If you look closely at the script you’ll discover that it doesn’t delete snapshots that fall outside the cycle length straight away, but instead renames them to #{snapshot_dir}.spillover. This makes it easy to “chain” snapshot scripts and have a less frequently run version (e.g. the “daily backup”) use the spillover directory as its backup root without having to know about the cycle length used by the more frequently run instance (e.g. the “hourly backup”).
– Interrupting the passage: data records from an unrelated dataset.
[config.mk]
export PLATFORM = sky130hd
export DESIGN_NAME = piece_controller
export DESIGN_NICKNAME = d
export VERILOG_FILES = /design/src/rtl/piece_controller.sv
export SDC_FILE = /design/constraint.sdc
export NUM_CORES = 1
export LEC_CHECK = 0
export ABC_CLOCK_PERIOD_IN_PS = 9200
export CAP_MARGIN = 20
export CORE_ASPECT_RATIO = 1.25
export CORE_UTILIZATION = 45
export DETAILED_ROUTE_END_ITERATION = 6
export GPL_TIMING_DRIVEN = 0
export PLACE_DENSITY = 0.72
export SYNTH_ARGS = -nofsm -noshare
export SYNTH_HDL_FRONTEND = slang
export SYNTH_SLANG_ARGS = --single-unit
[constraint.sdc]
create_clock -name Clk -period 9.2 [get_ports Clk]
set_input_delay 1.84 -clock Clk [delete_from_list [all_inputs] [get_ports Clk]]
set_output_delay 1.84 -clock Clk [all_outputs]
set_load 0.02 [all_outputs]
### config.mk
export PLATFORM = sky130hd
export DESIGN_NAME = add32_seq_arb
export DESIGN_NICKNAME = d
export VERILOG_FILES = /design/src/rtl/add32_seq_arb.sv
export SDC_FILE = /design/constraint.sdc
export NUM_CORES = 1
export LEC_CHECK = 0
export ABC_AREA = 0
export BUFFER_PORTS_ARGS = -buffer_cell sky130_fd_sc_hd__buf_2
export CAP_MARGIN = 25
export CORE_ASPECT_RATIO = 1.2
export CORE_UTILIZATION = 57
export DETAILED_ROUTE_END_ITERATION = 16
export GPL_ROUTABILITY_DRIVEN = 0
export PLACE_DENSITY = 0.86
export SETUP_SLACK_MARGIN = 0.3
export SLEW_MARGIN = 20
export SYNTH_ARGS = -nofsm -noshare
export SYNTH_HDL_FRONTEND = slang
export SYNTH_SLANG_ARGS = --single-unit
export TNS_END_PERCENT = 100
### constraint.sdc
create_clock -name clk -period 6.3 [get_ports clk]
set_input_delay 0.63 -clock clk [delete_from_list [all_inputs] [get_ports clk]]
set_output_delay 0.63 -clock clk [all_outputs]
set_load 0.05 [all_outputs]
$ cat src/rtl/bip_run_ctrl.sv
// Run/step/debug sequencer for the BIP CPU.
// Accepts command bytes from the UART RX FIFO, gates the CPU with a clock
// enable, stops on the halt opcode and streams a pc/acc/cycle-count
// snapshot frame into the UART TX FIFO.
// Ports:
//   CLK, RESET            clock, async active-high reset
//   cmd_valid/cmd_byte    RX command byte, cmd_ready accept
//   instr, pc, acc        current CPU instruction / program counter / acc
//   cpu_en, cpu_rst       CPU clock enable and one-cycle soft reset
//   tx_full/tx_wr/tx_data TX FIFO interface
//   halted, busy          status; cycle_cnt counts cpu_en-high cycles
//
// Handshake: a command byte is transferred on every rising edge where
// cmd_valid && cmd_ready. cmd_ready depends only on state (IDLE or RUN), never
// on cmd_valid, so the RX side may hold cmd_valid until it is taken.
module bip_run_ctrl
   import bip_pkg::*;
#(
   parameter int         CNT_W  = 16,
   parameter logic [4:0] HLT_OP = 5'b00000
) (
   input  logic             CLK,
   input  logic             RESET,
   input  logic             cmd_valid,
   input  logic [7:0]       cmd_byte,
   output logic             cmd_ready,
   input  logic [15:0]      instr,
   input  logic [10:0]      pc,
   input  logic [15:0]      acc,
   output logic             cpu_en,
   output logic             cpu_rst,
   input  logic             tx_full,
   output logic             tx_wr,
   output logic [7:0]       tx_data,
   output logic             halted,
   output logic             busy,
   output logic [CNT_W-1:0] cycle_cnt
);

   run_state_t       state, state_nxt;
   logic             set_halt;
   logic             is_hlt;
   logic             cmd_acc;
   logic [CNT_W-1:0] cnt, cnt_nxt;
   logic             dump_start, dump_done;
   logic             unused_operand;

   // Operand field is the CPU's business; only the opcode matters here.
   assign unused_operand = ^instr[10:0];

   assign is_hlt    = (opcode_of(instr) == HLT_OP);
   assign cmd_ready = (state == ST_IDLE) || (state == ST_RUN);
   assign cmd_acc   = cmd_valid && cmd_ready;
   // The halt instruction itself is never executed.
   assign cpu_en    = ((state == ST_RUN) || (state == ST_STEP)) && !is_hlt;
   assign cpu_rst   = (state == ST_CLR);
   assign busy      = (state != ST_IDLE);
   assign cycle_cnt = cnt;

   always_comb begin
      state_nxt = state;
      set_halt  = 1'b0;
      case (state)
         ST_IDLE: begin
            if (cmd_acc) begin
               case (cmd_byte)
                  CMD_RUN:   if (!halted) state_nxt = ST_RUN;
                  CMD_STEP:  if (!halted) state_nxt = ST_STEP;
                  CMD_PRINT: state_nxt = ST_DUMP;
                  CMD_CLEAR: state_nxt = ST_CLR;
                  default:   state_nxt = ST_IDLE;
               endcase
            end
         end
         ST_RUN: begin
            // Halt opcode beats a simultaneous 'H'; the byte is still consumed.
            if (is_hlt) begin
               set_halt  = 1'b1;
               state_nxt = ST_DUMP;
            end else if (cmd_acc && (cmd_byte == CMD_HALT)) begin
               state_nxt = ST_DUMP;
            end
         end
         ST_STEP: begin
            set_halt  = is_hlt;
            state_nxt = ST_DUMP;
         end
         ST_DUMP: begin
            if (dump_done) state_nxt = ST_IDLE;
         end
         ST_CLR: begin
            state_nxt = ST_IDLE;
         end
         default: begin
            state_nxt = ST_IDLE;
         end
      endcase
   end

   // Saturating counter; the snapshot takes cnt_nxt so the entry edge's
   // increment is included.
   always_comb begin
      cnt_nxt = cnt;
      if (state == ST_CLR) begin
         cnt_nxt = '0;
      end else if (cpu_en && (cnt != {CNT_W{1'b1}})) begin
         cnt_nxt = cnt + 1'b1;
      end
   end

   assign dump_start = (state_nxt == ST_DUMP) && (state != ST_DUMP);

   always_ff @(posedge CLK or posedge RESET) begin
      if (RESET) begin
         state  <= ST_IDLE;
         cnt    <= '0;
         halted <= 1'b0;
      end else begin
         state <= state_nxt;
         cnt   <= cnt_nxt;
         if (state == ST_CLR) begin
            halted <= 1'b0;
         end else if (set_halt) begin
            halted <= 1'b1;
         end
      end
   end

   bip_dump_ser #(
      .CNT_W (CNT_W)
   ) u_ser (
      .CLK     (CLK),
      .RESET   (RESET),
      .start   (dump_start),
      .active  (state == ST_DUMP),
      .pc      (pc),
      .acc     (acc),
      .cnt     (cnt_nxt),
      .tx_full (tx_full),
      .tx_wr   (tx_wr),
      .tx_data (tx_data),
      .done    (dump_done)
   );

endmodule

$ cat config.mk
export PLATFORM = sky130hd
export DESIGN_NAME = bip_run_ctrl
export DESIGN_NICKNAME = d
export VERILOG_FILES = /design/src/rtl/bip_pkg.sv /design/src/rtl/bip_dump_ser.sv /design/src/rtl/bip_run_ctrl.sv
export SDC_FILE = /design/constraint.sdc
export NUM_CORES = 1
export LEC_CHECK = 0
export CORE_MARGIN = 3
export CORE_UTILIZATION = 45
export DETAILED_ROUTE_END_ITERATION = 10
export PLACE_DENSITY = 0.76
export SLEW_MARGIN = 20
export SYNTH_ARGS = -nofsm -noshare
export SYNTH_HDL_FRONTEND = slang
export SYNTH_HIERARCHICAL = 1
export SYNTH_SLANG_ARGS = --single-unit
$ cat constraint.sdc
create_clock -name CLK -period 2.8 [get_ports CLK]
set_clock_uncertainty 0.1 [all_clocks]
set_input_delay 0.42 -clock CLK [delete_from_list [all_inputs] [get_ports CLK]]
set_output_delay 0.42 -clock CLK [all_outputs]
set_load 0.01 [all_outputs]
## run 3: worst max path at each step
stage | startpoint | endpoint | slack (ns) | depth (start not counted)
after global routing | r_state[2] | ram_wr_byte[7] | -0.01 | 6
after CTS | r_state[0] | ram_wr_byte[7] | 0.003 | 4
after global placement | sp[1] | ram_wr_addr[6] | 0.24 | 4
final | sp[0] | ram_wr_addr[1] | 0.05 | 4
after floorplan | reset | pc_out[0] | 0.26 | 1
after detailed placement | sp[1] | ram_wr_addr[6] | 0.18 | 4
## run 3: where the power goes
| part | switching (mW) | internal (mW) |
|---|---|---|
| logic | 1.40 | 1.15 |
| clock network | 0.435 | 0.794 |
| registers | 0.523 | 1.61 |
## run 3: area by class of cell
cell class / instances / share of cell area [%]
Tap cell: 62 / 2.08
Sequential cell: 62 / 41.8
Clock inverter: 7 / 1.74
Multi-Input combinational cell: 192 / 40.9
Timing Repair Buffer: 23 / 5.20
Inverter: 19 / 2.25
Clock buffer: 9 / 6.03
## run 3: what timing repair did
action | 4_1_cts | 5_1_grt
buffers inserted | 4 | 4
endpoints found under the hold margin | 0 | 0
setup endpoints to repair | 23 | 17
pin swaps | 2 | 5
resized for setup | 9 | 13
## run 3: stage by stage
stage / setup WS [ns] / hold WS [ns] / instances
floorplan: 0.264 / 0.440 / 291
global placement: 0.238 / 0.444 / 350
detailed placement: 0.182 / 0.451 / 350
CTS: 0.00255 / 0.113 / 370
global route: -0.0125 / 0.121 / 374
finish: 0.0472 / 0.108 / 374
`src/rtl/agu_pkg.sv`:
```
// -----------------------------------------------------------------------------
// agu_pkg
//   Shared types for the AGU fetch responder.
//   - mem_id_e      : memory space tag carried by every AGU beat
//   - beat_kind_e   : what the responder does with an accepted beat
//   - fetch_entry_t : one output queue entry {data, id, addr, is_pad}
//   - classify_beat : maps {mem_id, mem_is_null} to a beat_kind_e
// -----------------------------------------------------------------------------
package agu_pkg;

  localparam int AGU_ADDR_WIDTH = 32;
  localparam int AGU_DATA_WIDTH = 32;

  typedef enum logic [1:0] {
    ID_ACT = 2'b00,
    ID_KER = 2'b01,
    ID_OUT = 2'b10,
    ID_RSV = 2'b11
  } mem_id_e;

  typedef enum logic [1:0] {
    KIND_READ  = 2'b00,  // SRAM read, data captured one cycle later
    KIND_PAD   = 2'b01,  // zero padding, no memory access
    KIND_TOKEN = 2'b10   // writeback address token, no memory access
  } beat_kind_e;

  typedef struct packed {
    logic [AGU_DATA_WIDTH-1:0] data;
    mem_id_e                   id;
    logic [AGU_ADDR_WIDTH-1:0] addr;
    logic                      is_pad;
  } fetch_entry_t;

  // Output-space beats never touch SRAM and are never padding, even if the
  // AGU happens to flag them as null.
  function automatic beat_kind_e classify_beat(input mem_id_e id, input logic is_null);
    beat_kind_e kind;
    if (id == ID_OUT) begin
      kind = KIND_TOKEN;
    end else if (is_null) begin
      kind = KIND_PAD;
    end else begin
      kind = KIND_READ;
    end
    return kind;
  endfunction

endpackage

```
`src/rtl/fetch_sync_fifo.sv`:
```
// -----------------------------------------------------------------------------
// fetch_sync_fifo
//   Register-based synchronous FIFO of fetch_entry_t with a registered
//   occupancy count. A push is accepted when full only if a pop happens in
//   the same cycle, so push+pop at full keeps occupancy unchanged.
//   Ports:
//     clk, rst    : clock, synchronous active-high reset
//     push        : write push_entry this cycle
//     push_entry  : entry to write
//     pop         : consumer takes the head entry this cycle
//     head        : current head entry (stale when empty)
//     full, empty : status flags
//     count       : number of stored entries (log2(DEPTH)+1 bits)
// -----------------------------------------------------------------------------
module fetch_sync_fifo
  import agu_pkg::*;
#(
  parameter int DEPTH = 4
) (
  input  logic                     clk,
  input  logic                     rst,
  input  logic                     push,
  input  fetch_entry_t             push_entry,
  input  logic                     pop,
  output fetch_entry_t             head,
  output logic                     full,
  output logic                     empty,
  output logic [$clog2(DEPTH):0]   count
);

  localparam int PTR_W = $clog2(DEPTH);
  localparam int CNT_W = PTR_W + 1;
  localparam logic [CNT_W-1:0] DEPTH_C = CNT_W'(DEPTH);

  fetch_entry_t     mem [DEPTH];
  logic [PTR_W-1:0] wr_ptr;
  logic [PTR_W-1:0] rd_ptr;
  logic             do_push;
  logic             do_pop;

  assign empty   = (count == '0);
  assign full    = (count == DEPTH_C);
  assign do_pop  = pop && !empty;
  assign do_push = push && (!full || do_pop);
  assign head    = mem[rd_ptr];

  // NOTE: state registers use non-blocking assignments so every flop samples
  // the pre-edge value of its inputs regardless of block ordering.
  // Pointers are power-of-two wide, so they wrap modulo DEPTH for free.
  always_ff @(posedge clk) begin
    if (rst) begin
      wr_ptr <= '0;
      rd_ptr <= '0;
      count  <= '0;
    end else begin
      if (do_push) wr_ptr <= wr_ptr + 1'b1;
      if (do_pop)  rd_ptr <= rd_ptr + 1'b1;
      count <= count + CNT_W'(do_push) - CNT_W'(do_pop);
    end
  end

  // NOTE: the storage array has no reset; the pointers and count define which
  // slots are live, and the top masks the head while the queue is empty.
  always_ff @(posedge clk) begin
    if (do_push) mem[wr_ptr] <= push_entry;
  end

endmodule

```
`src/rtl/agu_fetch_responder.sv`:
```
// -----------------------------------------------------------------------------
// agu_fetch_responder
//   Responder end of the AGU address stream. Pulls beats with read_req,
//   turns each accepted beat into an SRAM read, a zero-pad entry or a
//   writeback address token, and queues results in acceptance order for the
//   PE-array feed / writeback unit. Credit-based flow control toward the AGU.
//   Ports:
//     clk, rst                    : clock, synchronous active-high reset
//     read_req                    : request next AGU beat (registered)
//     mem_addr/mem_id/mem_valid/
//     mem_is_null                 : AGU beat
//     sram_en/sram_bank/sram_addr : combinational SRAM read request
//     sram_rdata                  : SRAM data, one cycle after sram_en
//     out_valid/out_ready         : output handshake
//     out_data/out_id/out_addr/
//     out_is_pad                  : head entry of the output queue
//     busy                        : queue non-empty or beat in flight
//     err_overflow                : sticky, beat arrived with no credit
//     err_bad_id                  : sticky, beat with reserved mem_id
// -----------------------------------------------------------------------------
module agu_fetch_responder
  import agu_pkg::*;
#(
  parameter int ADDR_WIDTH = AGU_ADDR_WIDTH,
  parameter int DATA_WIDTH = AGU_DATA_WIDTH,
  parameter int FIFO_DEPTH = 4,
  parameter int SKID       = 1
) (
  input  logic                  clk,
  input  logic                  rst,
  output logic                  read_req,
  input  logic [ADDR_WIDTH-1:0] mem_addr,
  input  logic [1:0]            mem_id,
  input  logic                  mem_valid,
  input  logic                  mem_is_null,
  output logic                  sram_en,
  output logic [1:0]            sram_bank,
  output logic [ADDR_WIDTH-1:0] sram_addr,
  input  logic [DATA_WIDTH-1:0] sram_rdata,
  output logic                  out_valid,
  input  logic                  out_ready,
  output logic [DATA_WIDTH-1:0] out_data,
  output logic [1:0]            out_id,
  output logic [ADDR_WIDTH-1:0] out_addr,
  output logic                  out_is_pad,
  output logic                  busy,
  output logic                  err_overflow,
  output logic                  err_bad_id
);

  localparam int CNT_W = $clog2(FIFO_DEPTH) + 1;
  // One extra bit so credit arithmetic never wraps in intermediate terms.
  localparam int CR_W  = CNT_W + 1;
  localparam logic [CR_W-1:0] DEPTH_CR = CR_W'(FIFO_DEPTH);
  localparam logic [CR_W-1:0] SKID_CR  = CR_W'(SKID);

  // ---------------------------------------------------------------------------
  // Beat classification
  // ---------------------------------------------------------------------------
  mem_id_e    beat_id;
  beat_kind_e beat_kind;
  logic       beat_seen;
  logic       beat_bad;
  logic       beat_ok;
  logic       beat_ovf;

  logic [CNT_W-1:0] fifo_count;
  logic             fifo_full;
  logic             fifo_empty;
  logic             fifo_push;
  logic             fifo_pop;
  fetch_entry_t     fifo_head;
  fetch_entry_t     push_entry;

  logic             inflight_q;
  mem_id_e          inflight_id_q;
  logic [ADDR_WIDTH-1:0] inflight_addr_q;
  beat_kind_e       inflight_kind_q;

  logic [CR_W-1:0]  credits_free;
  logic [CR_W-1:0]  occ_next;
  logic [CR_W-1:0]  credits_next;

  assign beat_id   = mem_id_e'(mem_id);
  assign beat_kind = classify_beat(beat_id, mem_is_null);

  // The AGU side has no ready: every valid beat outside reset is looked at.
  // Reserved-id beats are rejected before credits are considered, so they
  // never consume a credit and never count as an overflow.
  assign beat_seen = mem_valid && !rst;
  assign beat_bad  = beat_seen && (beat_id == ID_RSV);
  assign beat_ok   = beat_seen && !beat_bad && (credits_free != '0);
  assign beat_ovf  = beat_seen && !beat_bad && (credits_free == '0);

  // ---------------------------------------------------------------------------
  // SRAM request: combinational in the acceptance cycle
  // ---------------------------------------------------------------------------
  assign sram_en   = beat_ok && (beat_kind == KIND_READ);
  assign sram_bank = sram_en ? mem_id   : 2'b00;
  assign sram_addr = sram_en ? mem_addr : '0;

  // ---------------------------------------------------------------------------
  // In-flight stage: every accepted beat spends exactly one cycle here so that
  // reads (waiting for sram_rdata) and non-reads stay in acceptance order.
  // ---------------------------------------------------------------------------
  always_ff @(posedge clk) begin
    if (rst) begin
      inflight_q      <= 1'b0;
      inflight_id_q   <= ID_ACT;
      inflight_addr_q <= '0;
      inflight_kind_q <= KIND_READ;
    end else begin
      inflight_q <= beat_ok;
      if (beat_ok) begin
        inflight_id_q   <= beat_id;
        inflight_addr_q <= mem_addr;
        inflight_kind_q <= beat_kind;
      end
    end
  end

  // NOTE: every field gets a value on every path through this block, so no
  // latch is inferred for push_entry.
  always_comb begin
    push_entry        = '0;
    push_entry.id     = inflight_id_q;
    push_entry.addr   = inflight_addr_q;
    push_entry.is_pad = (inflight_kind_q == KIND_PAD);
    if (inflight_kind_q == KIND_READ) begin
      push_entry.data = sram_rdata;
    end
  end

  // Credits guarantee room for the in-flight beat; the full guard only
  // protects the queue if that invariant were ever broken.
  assign fifo_pop  = out_ready && !fifo_empty;
  assign fifo_push = inflight_q && (!fifo_full || fifo_pop);

  fetch_sync_fifo #(
    .DEPTH (FIFO_DEPTH)
  ) u_fifo (
    .clk        (clk),
    .rst        (rst),
    .push       (fifo_push),
    .push_entry (push_entry),
    .pop        (fifo_pop),
    .head       (fifo_head),
    .full       (fifo_full),
    .empty      (fifo_empty),
    .count      (fifo_count)
  );

  // ---------------------------------------------------------------------------
  // Credits and read_req
  //   credits_free counts slots not yet claimed by a queued or in-flight beat.
  //   read_req is registered from the post-edge credit count, so the only
  //   unaccounted beat is the one the AGU sends in response to the current
  //   read_req; SKID credits are held back for exactly that beat.
  // ---------------------------------------------------------------------------
  assign credits_free = DEPTH_CR - CR_W'(fifo_count) - CR_W'(inflight_q);
  assign occ_next     = CR_W'(fifo_count) + CR_W'(fifo_push) - CR_W'(fifo_pop);
  assign credits_next = DEPTH_CR - occ_next - CR_W'(beat_ok);

  always_ff @(posedge clk) begin
    if (rst) begin
      read_req <= 1'b0;
    end else begin
      read_req <= (credits_next > SKID_CR);
    end
  end

  // ---------------------------------------------------------------------------
  // Sticky error flags
  // ---------------------------------------------------------------------------
  always_ff @(posedge clk) begin
    if (rst) begin
      err_overflow <= 1'b0;
      err_bad_id   <= 1'b0;
    end else begin
      if (beat_ovf) err_overflow <= 1'b1;
      if (beat_bad) err_bad_id   <= 1'b1;
    end
  end

  // ---------------------------------------------------------------------------
  // Output side: head fields are forced to zero while the queue is empty so
  // the unreset storage never leaks onto the ports.
  // ---------------------------------------------------------------------------
  assign out_valid  = !fifo_empty;
  assign out_data   = fifo_empty ? '0   : fifo_head.data;
  assign out_id     = fifo_empty ? 2'b00 : fifo_head.id;
  assign out_addr   = fifo_empty ? '0   : fifo_head.addr;
  assign out_is_pad = !fifo_empty && fifo_head.is_pad;
  assign busy       = !fifo_empty || inflight_q;

endmodule

```
==> config.mk <==
export PLATFORM = sky130hd
export DESIGN_NAME = abr_be_ram_arb_ctrl
export DESIGN_NICKNAME = d
export VERILOG_FILES = /design/src/rtl/abr_be_ram_arb_ctrl.sv
export SDC_FILE = /design/constraint.sdc
export NUM_CORES = 1
export LEC_CHECK = 0
export BUFFER_PORTS_ARGS = -buffer_cell sky130_fd_sc_hd__buf_4
export CAP_MARGIN = 15
export CORE_ASPECT_RATIO = 0.7
export CORE_MARGIN = 8
export CORE_UTILIZATION = 28
export CTS_CLUSTER_SIZE = 10
export DETAILED_ROUTE_END_ITERATION = 10
export PLACE_DENSITY = 0.85
export SLEW_MARGIN = 5
export SYNTH_ARGS = -nofsm -noshare
export SYNTH_HDL_FRONTEND = slang
export SYNTH_SLANG_ARGS = --single-unit
==> constraint.sdc <==
create_clock -name clk_i -period 1.3 [get_ports clk_i]
set_input_delay 0.195 -clock clk_i [delete_from_list [all_inputs] [get_ports clk_i]]
set_output_delay 0.195 -clock clk_i [all_outputs]
set_load 0.02 [all_outputs]
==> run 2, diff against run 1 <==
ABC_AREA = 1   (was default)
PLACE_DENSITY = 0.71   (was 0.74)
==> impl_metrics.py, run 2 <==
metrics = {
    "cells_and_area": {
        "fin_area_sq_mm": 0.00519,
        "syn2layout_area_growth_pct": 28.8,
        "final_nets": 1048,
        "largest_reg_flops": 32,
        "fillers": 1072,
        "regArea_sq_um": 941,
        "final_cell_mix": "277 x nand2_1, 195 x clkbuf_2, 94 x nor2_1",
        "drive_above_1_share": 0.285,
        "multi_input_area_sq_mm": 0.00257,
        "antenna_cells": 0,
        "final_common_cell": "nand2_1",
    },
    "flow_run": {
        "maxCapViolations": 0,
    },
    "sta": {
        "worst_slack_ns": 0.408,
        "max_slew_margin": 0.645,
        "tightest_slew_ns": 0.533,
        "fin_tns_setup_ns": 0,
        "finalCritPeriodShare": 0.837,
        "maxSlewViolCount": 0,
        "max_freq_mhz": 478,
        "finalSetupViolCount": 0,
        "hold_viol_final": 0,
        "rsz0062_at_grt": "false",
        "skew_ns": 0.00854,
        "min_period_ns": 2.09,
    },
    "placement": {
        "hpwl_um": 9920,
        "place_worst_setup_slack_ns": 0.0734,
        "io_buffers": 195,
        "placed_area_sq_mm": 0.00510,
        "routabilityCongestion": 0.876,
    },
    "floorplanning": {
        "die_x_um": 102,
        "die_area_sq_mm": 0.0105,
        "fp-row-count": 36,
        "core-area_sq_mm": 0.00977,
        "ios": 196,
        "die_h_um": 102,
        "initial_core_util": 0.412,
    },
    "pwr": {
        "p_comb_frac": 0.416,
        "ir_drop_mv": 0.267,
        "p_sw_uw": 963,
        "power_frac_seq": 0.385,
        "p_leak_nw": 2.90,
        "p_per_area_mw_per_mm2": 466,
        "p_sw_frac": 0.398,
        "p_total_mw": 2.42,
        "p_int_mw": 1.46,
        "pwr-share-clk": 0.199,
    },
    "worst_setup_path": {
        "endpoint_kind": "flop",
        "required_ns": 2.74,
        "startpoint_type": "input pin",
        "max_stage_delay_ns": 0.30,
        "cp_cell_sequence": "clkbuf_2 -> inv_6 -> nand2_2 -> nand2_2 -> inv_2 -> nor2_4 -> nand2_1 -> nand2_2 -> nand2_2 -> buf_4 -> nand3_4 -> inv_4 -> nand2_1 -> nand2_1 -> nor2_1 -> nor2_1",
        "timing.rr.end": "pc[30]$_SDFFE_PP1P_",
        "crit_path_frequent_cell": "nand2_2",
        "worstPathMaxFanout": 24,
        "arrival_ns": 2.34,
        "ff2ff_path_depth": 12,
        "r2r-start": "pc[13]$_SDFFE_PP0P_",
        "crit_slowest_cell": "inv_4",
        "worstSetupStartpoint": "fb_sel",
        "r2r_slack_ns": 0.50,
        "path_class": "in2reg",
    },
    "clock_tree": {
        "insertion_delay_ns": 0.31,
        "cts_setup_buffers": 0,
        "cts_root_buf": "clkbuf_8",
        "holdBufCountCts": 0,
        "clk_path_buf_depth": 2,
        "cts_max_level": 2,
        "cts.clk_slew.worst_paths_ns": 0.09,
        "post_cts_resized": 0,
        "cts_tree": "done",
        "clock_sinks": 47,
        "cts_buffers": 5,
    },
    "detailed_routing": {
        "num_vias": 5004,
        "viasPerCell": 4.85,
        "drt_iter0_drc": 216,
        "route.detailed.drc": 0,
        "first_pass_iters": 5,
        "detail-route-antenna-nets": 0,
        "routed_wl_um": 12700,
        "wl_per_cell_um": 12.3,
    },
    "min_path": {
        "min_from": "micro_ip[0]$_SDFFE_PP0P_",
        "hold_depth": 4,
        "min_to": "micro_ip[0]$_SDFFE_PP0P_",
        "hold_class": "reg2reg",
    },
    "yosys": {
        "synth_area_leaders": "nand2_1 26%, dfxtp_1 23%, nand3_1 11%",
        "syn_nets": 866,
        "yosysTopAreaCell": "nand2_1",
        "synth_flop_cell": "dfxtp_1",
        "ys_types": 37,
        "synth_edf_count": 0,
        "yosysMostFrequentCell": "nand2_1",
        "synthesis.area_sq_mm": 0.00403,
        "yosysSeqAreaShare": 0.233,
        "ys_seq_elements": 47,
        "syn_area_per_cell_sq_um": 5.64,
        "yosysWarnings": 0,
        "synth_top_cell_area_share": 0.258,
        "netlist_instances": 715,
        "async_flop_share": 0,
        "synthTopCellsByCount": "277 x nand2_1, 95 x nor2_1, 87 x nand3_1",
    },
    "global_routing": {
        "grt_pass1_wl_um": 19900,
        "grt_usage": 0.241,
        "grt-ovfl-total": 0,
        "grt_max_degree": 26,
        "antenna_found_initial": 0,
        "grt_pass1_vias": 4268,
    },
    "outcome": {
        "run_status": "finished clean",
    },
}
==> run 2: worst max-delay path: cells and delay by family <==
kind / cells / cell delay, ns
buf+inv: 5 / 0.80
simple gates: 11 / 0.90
When the script runs it places each snapshot inside the target directory. The names of the snapshots are derived from the base name of the cycle definition file and the snapshot number. So, if the cycle file is called ‘daily.cycle’ and the target directory is ‘snapshots’, then we’ll end up with
snapshots | +-- daily.0 +-- daily.1 +-- daily.2
and so on.
The beauty of this approach is that if I need to find a certain file in the backup root, then I simply cd into the snapshot taken closest to the point-in-time I’m interested in and search for it there. I won’t have to deal with incremental restores or the like — each snapshot directory will appear to contain the entire file tree rooted in the backup root as it appeared at the moment the snapshot was generated.
Next stop: moving to ZFS and it’s built-in snapshot facilities.